Saved data entries
------------------------------------------------------------------------

==> src/rtl/cnn_div_seq_23s_9s_pkg.sv <==
// Shared types and constants for the sequential signed divider.
package cnn_div_seq_23s_9s_pkg;

  typedef enum logic [1:0] {
    StIdle,
    StCalc,
    StFix,
    StDone
  } state_e;

  localparam int DividendWDef = 23;
  localparam int DivisorWDef  = 9;
  localparam int QuotWDef     = 14;

  // Saturation limits of the W14_6 quotient word.
  localparam int QUOT_MAX = (2 ** (QuotWDef - 1)) - 1;
  localparam int QUOT_MIN = -(2 ** (QuotWDef - 1));

endpackage

==> src/rtl/cnn_div_seq_23s_9s_step.sv <==
// One restoring shift/subtract iteration on unsigned magnitudes.
module cnn_div_seq_23s_9s_step #(
  parameter int DIVIDEND_W = 23,
  parameter int DIVISOR_W  = 9
) (
  input  logic [DIVISOR_W-1:0]  rem_i,
  input  logic [DIVIDEND_W-1:0] quo_i,
  input  logic [DIVISOR_W-1:0]  div_i,
  output logic [DIVISOR_W-1:0]  rem_o,
  output logic [DIVIDEND_W-1:0] quo_o
);

  logic [DIVISOR_W:0]   trial;
  logic [DIVISOR_W-1:0] diff;
  logic                 ge;

  always_comb begin
    trial = {rem_i, quo_i[DIVIDEND_W-1]};
    ge    = (trial >= {1'b0, div_i});
    // When ge holds the difference is below the divisor, so the low bits suffice.
    diff  = trial[DIVISOR_W-1:0] - div_i;
    rem_o = ge ? diff : trial[DIVISOR_W-1:0];
    quo_o = {quo_i[DIVIDEND_W-2:0], ge};
  end

endmodule

==> src/rtl/cnn_div_seq_23s_9s.sv <==
// Sequential signed divider: capture, DIVIDEND_W restoring steps, sign fix-up with saturation.
module cnn_div_seq_23s_9s
  import cnn_div_seq_23s_9s_pkg::*;
#(
  parameter int ID         = 1,
  parameter int DIVIDEND_W = DividendWDef,
  parameter int DIVISOR_W  = DivisorWDef,
  parameter int QUOT_W     = QuotWDef
) (
  input  logic                         ap_clk,
  input  logic                         ap_rst_n,
  input  logic                         ap_start,
  input  logic signed [DIVIDEND_W-1:0] din0,
  input  logic signed [DIVISOR_W-1:0]  din1,
  output logic                         ap_idle,
  output logic                         ap_ready,
  output logic                         ap_done,
  output logic signed [QUOT_W-1:0]     quot,
  output logic signed [DIVISOR_W-1:0]  rem,
  output logic                         ovf,
  output logic                         dbz
);

  localparam int unsigned CntW = $clog2(DIVIDEND_W);
  localparam logic [QUOT_W-1:0] QMaxW = QUOT_W'(QUOT_MAX);
  localparam logic [QUOT_W-1:0] QMinW = QUOT_W'(QUOT_MIN);

  if (ID < 0) begin : g_id_tag
  end

  state_e                state_q, state_d;
  logic [CntW-1:0]       cnt_q, cnt_d;
  logic [DIVIDEND_W-1:0] quo_q, quo_d;
  logic [DIVISOR_W-1:0]  remm_q, remm_d;
  logic [DIVISOR_W-1:0]  div_q, div_d;
  logic                  sa_q, sa_d, sb_q, sb_d;
  logic [QUOT_W-1:0]     quot_q, quot_d;
  logic [DIVISOR_W-1:0]  rem_q, rem_d;
  logic                  ovf_q, ovf_d, dbz_q, dbz_d;

  logic [DIVIDEND_W-1:0] step_quo;
  logic [DIVISOR_W-1:0]  step_rem;
  logic [QUOT_W-1:0]     qlow;
  logic                  neg;

  cnn_div_seq_23s_9s_step #(
    .DIVIDEND_W(DIVIDEND_W),
    .DIVISOR_W (DIVISOR_W)
  ) u_step (
    .rem_i(remm_q),
    .quo_i(quo_q),
    .div_i(div_q),
    .rem_o(step_rem),
    .quo_o(step_quo)
  );

  always_comb begin
    state_d = state_q;
    cnt_d   = cnt_q;
    quo_d   = quo_q;
    remm_d  = remm_q;
    div_d   = div_q;
    sa_d    = sa_q;
    sb_d    = sb_q;
    quot_d  = quot_q;
    rem_d   = rem_q;
    ovf_d   = ovf_q;
    dbz_d   = dbz_q;
    qlow    = quo_q[QUOT_W-1:0];
    neg     = sa_q ^ sb_q;

    unique case (state_q)
      StIdle: begin
        if (ap_start) begin
          state_d = StCalc;
          cnt_d   = CntW'(DIVIDEND_W - 1);
          sa_d    = din0[DIVIDEND_W-1];
          sb_d    = din1[DIVISOR_W-1];
          quo_d   = din0[DIVIDEND_W-1] ? (~din0) + DIVIDEND_W'(1) : din0;
          div_d   = din1[DIVISOR_W-1] ? (~din1) + DIVISOR_W'(1) : din1;
          remm_d  = '0;
        end
      end
      StCalc: begin
        quo_d  = step_quo;
        remm_d = step_rem;
        if (cnt_q == '0) begin
          state_d = StFix;
        end else begin
          cnt_d = cnt_q - CntW'(1);
        end
      end
      StFix: begin
        state_d = StDone;
        if (div_q == '0) begin
          dbz_d  = 1'b1;
          ovf_d  = 1'b1;
          rem_d  = '0;
          quot_d = sa_q ? QMinW : QMaxW;
        end else begin
          dbz_d = 1'b0;
          rem_d = sa_q ? (~remm_q) + DIVISOR_W'(1) : remm_q;
          if (!neg && int'(quo_q) > QUOT_MAX) begin
            quot_d = QMaxW;
            ovf_d  = 1'b1;
          end else if (neg && int'(quo_q) > -QUOT_MIN) begin
            quot_d = QMinW;
            ovf_d  = 1'b1;
          end else begin
            quot_d = neg ? (~qlow) + QUOT_W'(1) : qlow;
            ovf_d  = 1'b0;
          end
        end
      end
      StDone: begin
        state_d = StIdle;
      end
    endcase
  end

  always_ff @(posedge ap_clk or negedge ap_rst_n) begin
    if (!ap_rst_n) begin
      state_q <= StIdle;
      cnt_q   <= '0;
      quo_q   <= '0;
      remm_q  <= '0;
      div_q   <= '0;
      sa_q    <= 1'b0;
      sb_q    <= 1'b0;
      quot_q  <= '0;
      rem_q   <= '0;
      ovf_q   <= 1'b0;
      dbz_q   <= 1'b0;
    end else begin
      state_q <= state_d;
      cnt_q   <= cnt_d;
      quo_q   <= quo_d;
      remm_q  <= remm_d;
      div_q   <= div_d;
      sa_q    <= sa_d;
      sb_q    <= sb_d;
      quot_q  <= quot_d;
      rem_q   <= rem_d;
      ovf_q   <= ovf_d;
      dbz_q   <= dbz_d;
    end
  end

  assign ap_idle  = (state_q == StIdle);
  // Gated by reset so a start held during reset is not acknowledged.
  assign ap_ready = ap_idle & ap_start & ap_rst_n;
  assign ap_done  = (state_q == StDone);
  assign quot     = quot_q;
  assign rem      = rem_q;
  assign ovf      = ovf_q;
  assign dbz      = dbz_q;

endmodule

==> config.mk <==
export PLATFORM = sky130hd
export DESIGN_NAME = cnn_div_seq_23s_9s
export DESIGN_NICKNAME = d
export VERILOG_FILES = /design/src/rtl/cnn_div_seq_23s_9s_pkg.sv /design/src/rtl/cnn_div_seq_23s_9s_step.sv /design/src/rtl/cnn_div_seq_23s_9s.sv
export SDC_FILE = /design/constraint.sdc
export NUM_CORES = 1
export LEC_CHECK = 0
export ABC_AREA = 1
export CAP_MARGIN = 20
export CORE_UTILIZATION = 55
export CTS_CLUSTER_SIZE = 20
export DETAILED_ROUTE_END_ITERATION = 6
export DONT_BUFFER_PORTS = 1
export GPL_TIMING_DRIVEN = 0
export PLACE_DENSITY = 0.7
export SYNTH_ARGS = -nofsm -noshare
export SYNTH_HDL_FRONTEND = slang
export SYNTH_SLANG_ARGS = --single-unit
export TNS_END_PERCENT = 1
==> constraint.sdc <==
create_clock -name ap_clk -period 4.36 [get_ports ap_clk]
set_clock_uncertainty 0.2 [all_clocks]
set_input_delay 0.218 -clock ap_clk [delete_from_list [all_inputs] [get_ports ap_clk]]
set_output_delay 0.218 -clock ap_clk [all_outputs]
set_load 0.02 [all_outputs]
### Word level (Yosys, flattened, before mapping)

Cells that the tools add are included.

* register bits: 75
* bits of input ports: 35
* output and inout bits: 28
* word-level logic and storage cells: 68

* $add $sub $neg: 6
* $lt $le $gt $ge: 3
* eq/ne operators: 6
* muxes and demuxes: 24
* bitwise operators: 7
* reductions and logical operators: 11

Operator list (number)
* 2-to-1 mux 14 bit: 5
* 2-to-1 mux 23 bit: 2
* case mux 23 bit (2 select lines): 1
* 2-to-1 mux 9 bit: 5
* adder 23 x 2 -> 23 bit (second input constant): 1
* greater-than comparator 23 x 13 -> 1 bit (second input constant): 1
* greater-than comparator 23 x 14 -> 1 bit (second input constant): 1
* NOT 23 bit: 1
* NOT 9 bit: 2
* case mux 9 bit (2 select lines): 1
* adder 14 x 1 -> 14 bit (second input constant): 1
* NOT 14 bit: 1
* greater-or-equal comparator 10 x 9 -> 1 bit: 1
* 2-to-1 mux 5 bit: 2
* case mux 5 bit (2 select lines): 1
* adder 9 x 1 -> 9 bit (second input constant): 1
* adder 9 x 2 -> 9 bit (second input constant): 1
* logical NOT 9 bit: 1
* subtractor 9 bit: 1
* case mux 2 bit (4 select lines): 1
* inequality test 2 bit (second input constant): 3
* AND reduction 2 bit: 3
* logical NOT 5 bit: 1
* subtractor 5 x 1 -> 5 bit (second input constant): 1
* other kinds (11): 18

### Depth between registers and ports, before layout

* word-level depth: 6
* gate-level depth with buffers: 12
* depth with buffers taken out: 12

### By module

From an unflattened synthesis, not the netlist that was laid out.

* cell total of the unflattened synthesis: 864
* area total of the unflattened synthesis: 5718.0 um^2

By module, submodules not included
* cnn_div_seq_23s_9s: times used 1, cells an instance 715, area each 4883.4 um^2, seq. area each 1876.8 um^2
* cnn_div_seq_23s_9s_step: times used 1, cells an instance 149, area each 834.6 um^2, seq. area each 0.0 um^2

### Worst setup path before layout

OpenSTA, ideal clock, no wires.

* path kind: reg2reg
* start: register quo_q[22]
* end: register remm_q[4]
* library setup time: 132 ps
* arrival time: 1699 ps
* data required time: 4028 ps
* path slack: 2329 ps
* stages on the path, launching flop included: 10
* path buffers: 1
* period minus slack after synthesis: 2031 ps
* path through: dfrtp_1 inv_1 ha_1 inv_1 fa_1 nand3_1 nand4_4 buf_6 nor2_1 o22ai_2

* word-level cells in the longest chain between the ends: 3
* elaborated cells on any way between the ends: 4
* classes of those cells: add/sub: 1; order compare: 1; mux: 2

Ends and longest elaborated chain
* start: declaration: line cnn_div_seq_23s_9s.sv:33 `logic [DIVIDEND_W-1:0] quo_q, quo_d;`
* start signal: assignment: line cnn_div_seq_23s_9s.sv:137 `quo_q <= quo_d;`
* subtractor 9 bit / greater-or-equal comparator 10 x 9 -> 1 bit (equally long branches): line cnn_div_seq_23s_9s_step.sv:21, cnn_div_seq_23s_9s_step.sv:19
* 2-to-1 mux 9 bit *: line cnn_div_seq_23s_9s_step.sv:22 `rem_o = ge ? diff : trial[DIVISOR_W-1:0];`
* case mux 9 bit (2 select lines) *: line cnn_div_seq_23s_9s.sv:72 `unique case (state_q)`
* end signal: assignment: line cnn_div_seq_23s_9s.sv:138 `remm_q <= remm_d;`
* end: declaration: line cnn_div_seq_23s_9s.sv:34 `logic [DIVISOR_W-1:0] remm_q, remm_d;`

Every way passes the cells marked *; elsewhere a longest branch is shown, timed or not.
A chain may end at the register's enable or synchronous reset.

### Final worst setup path

* start: register state_q[0]
* end: register div_q[8]

* word-level cells in the longest chain between the ends: 2

Ends and longest elaborated chain
* start: declaration: line cnn_div_seq_23s_9s.sv:31 `state_e state_q, state_d;`
* start signal: assignment: line cnn_div_seq_23s_9s.sv:123 `state_q <= StIdle;`
* start signal: assignment: line cnn_div_seq_23s_9s.sv:135 `state_q <= state_d;`
* logical NOT 2 bit
* named net ap_idle: line cnn_div_seq_23s_9s.sv:15 `output logic ap_idle,`
* AND reduction 2 bit (no source line)
* end signal: assignment: line cnn_div_seq_23s_9s.sv:139 `div_q <= div_d;`
* end: declaration: line cnn_div_seq_23s_9s.sv:35 `logic [DIVISOR_W-1:0] div_q, div_d;`

The timed path passes the listed nets, and every way through them passes these cells.

==> flow_summary.json <==
{
  "arrival_ns": 2.76,
  "synth_top_area_frac": 0.349,
  "cts_root_buf": "clkbuf_8",
  "finalCritPeriodShare": 0.611,
  "synth_top_area_cell": "dfrtp_1",
  "viasPerCell": 5.43,
  "crit_chain": "inv_1 > ha_1 > nand2_1 > inv_1 > nand2_1 > o41ai_1 > dlygate4sd3_1",
  "rows": 35,
  "portBuffers": 0,
  "synthesis.nets": 855,
  "slew_headroom": 0.606,
  "cpMaxStageDelayCell": "dlygate4sd3_1",
  "maxCapViolations": 0,
  "die-width_um": 101,
  "syn_to_final_growth_pct": 12.7,
  "peakVddDrop_uv": 350,
  "overflow": 0,
  "fin_tns_setup_ns": 0,
  "die_area_um2": 10200,
  "ys_seq_elements": 75,
  "initial_core_util": 0.573,
  "clkTransAtPathRegs_ns": 0.10,
  "synth_edf_count": 0,
  "startpoint_type": "flop",
  "routed_wl_um": 14200,
  "core_um2": 9370,
  "syn_area_um2": 5370,
  "crit_family": "buffers and inverters",
  "layout_commonest_cell": "nand2_1",
  "postSynth.asyncResetShare": 1.00,
  "diodes": 0,
  "slew_viol_final": 0,
  "worst_slew_pin_slew_ns": 0.590,
  "worst_skew_pair.late_latency_ns": 0.37,
  "syn_area_per_cell_um2": 6.72,
  "grt_usage": 0.295,
  "post_cts_buffers": 0,
  "path_depth": 7,
  "r2r_end": "div_q[8]",
  "dpl-instance-area_um2": 5530,
  "status": "completed",
  "most-common-layout-cells": "nand2_1 (232), nor2_1 (102), inv_1 (89), dfrtp_1 (75), nand3_1 (66)",
  "finalNonFillerCells": 975,
  "post_drt_wl_per_cell_um": 14.5,
  "htreeDepth": 3,
  "cp_max_fo": 5,
  "cp-endpoint": "div_q[8]",
  "p_leak_nw": 3.03,
  "synthCells": 799,
  "drt-initial-drc-count": 304,
  "cpPeakStageDelay_ns": 0.59,
  "hold_viol": 0,
  "rsz0062_at_grt": "false",
  "first_pass_iters": 6,
  "crit_required_ns": 4.46,
  "end_kind": "flop",
  "synth_area_leaders": "dfrtp_1 (35%), nand2_1 (16%), nor2_1 (7.1%)",
  "cts_made_buffers": 9,
  "clock-sinks": 75,
  "worstSetupStartpoint": "state_q[0]",
  "fmax_mhz": 376,
  "fin_nets": 897,
  "grt_pass1_vias": 4943,
  "r2r_cells": 7,
  "synth_flop_cell": "dfrtp_1",
  "grt_antenna_before_repair": 1,
  "max-clock-path-buffers": 2,
  "cts_tree": "built",
  "worst-r2r-setup-slack_ns": 1.70,
  "antenna_left": 0,
  "drive_gt1_frac": 0.0603,
  "rr_startpoint": "state_q[0]",
  "fin_crit_ns": 2.66,
  "place_congestion": 0.947,
  "critical_path_class": "reg2reg",
  "total_power_mw": 4.73,
  "synth_cell_types": 45,
  "hp-class": "in2reg",
  "dp.cells": 928,
  "worst-path-buf-inv": 3,
  "yosys_warnings": 0,
  "grt_max_degree": 76,
  "fin_area_um2": 6060,
  "whs_ns": 0.0127,
  "powerDensity_nw_per_um2": 781,
  "ctsResizeCount": 0,
  "die_y_um": 101,
  "yosysSeqAreaShare": 0.349,
  "setup_viol_count_final": 0,
  "ios": 63,
  "drc": 0,
  "post-dp-hpwl_um": 10700,
  "grt_first_pass_wirelength_um": 23400,
  "vias": 5295
}
-- layout make-up --
| cell class | instances | area, um^2 |
|---|---|---|
| well taps | 129 | 161 |
| plain buffers | 23 | 119 |
| clock inverters | 7 | 70.1 |
| multi-input cells | 606 | 3020 |
| repair buffers | 31 | 328 |
| flip-flops and latches | 75 | 1880 |
| inverters | 95 | 357 |
| clock buffers | 9 | 124 |
| fillers | 900 | 3320 |
-- synth_stat cells, types with 2 or more instances --
library cell / n
o21ai_2: 2
nand3_1: 66
inv_2: 6
nand2_2: 2
nor3_1: 7
o211ai_1: 7
nor2_2: 2
clkbuf_1: 13
a22o_1: 2
o22ai_2: 3
or2_2: 3
xor2_1: 18
a21oi_2: 2
buf_2: 4
ha_1: 20
buf_6: 3
nand4_1: 13
xnor2_1: 3
dfrtp_1: 75
nor2_1: 102
o21ai_0: 61
a21oi_1: 35
nand3b_1: 3
nand2_1: 232
o22ai_1: 2
inv_1: 89
o21ai_1: 6
-- worst min-delay path by stage --
stage / from / endpoint / cells after the start
finish: din0[13] / quo_q[13] / 5
global route: din0[7] / quo_q[7] / 3
CTS: din0[7] / quo_q[7] / 3
detailed placement: ap_rst_n / state_q[1] / 0
global placement: ap_rst_n / state_q[0] / 0
floorplan: ap_rst_n / cnt_q[0] / 0
-- where the power goes --
| group | switching [mW] | internal [mW] |
|---|---|---|
| combinational | 1.77 | 0.961 |
| sequential | 0.434 | 1.04 |
| clock | 0.303 | 0.221 |
-- worst min-delay path, stage by stage --
cell	delay, ns
inv_1	0.03
nand2_1	0.04
nand3_1	0.10
nand2_1	0.07
o21ai_0	0.07
-- state kept, by name, indices dropped and copies added (netlist names) --
| register | cells |
|---|---|
| rem | 9 |
| quo_q | 23 |
| remm_q | 9 |
| sb_q | 1 |
| quot | 14 |
| dbz | 1 |
| state_q | 2 |
| sa_q | 1 |
| div_q | 9 |
| cnt_q | 5 |
| ovf | 1 |
-- timing repair --
item                       4_1_cts  5_1_grt
setup endpoints to repair        0        0
hold buffers                    31        0
hold endpoints to repair       106        0
-- metal layers --
layer	part of all wire	GRT usage	wire [um]	up-vias
met5	0	0	0	-
met4	0.018	0.0858	256	0
met3	0.058	0.0492	815	19
met2	0.47	0.496	6650	158
met1	0.45	0.393	6440	2452
li1	-	-	-	2666
-- metrics by stage --
| stage | worst slack [ns] | util |
|---|---|---|
| after CTS | 1.69 | 0.646 |
| after global placement | 2.06 | 0.591 |
| final | 1.70 | 0.646 |
| after detailed placement | 2.03 | 0.591 |
| after global routing | 1.48 | 0.646 |
| after floorplan | 2.33 | - |
-- kinds of logic after synthesis --
family,count (synthesis),share of synthesized area
and+or+nand+nor,436,0.341
AOI/OAI and AO/OA,128,0.136
buffers and inverters,118,0.0885
DFF,75,0.349
xor gates and xnor gates,21,0.0342
adders and majority gates,21,0.0503
Power figures use the tool's default switching activity.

------------------------------------------------------------------------

◆ **Work request**
Write out each line above that contains the word "instances".

◆ **Solution for this task**
| cell class | instances | area, um^2 |
-- synth_stat cells, types with 2 or more instances --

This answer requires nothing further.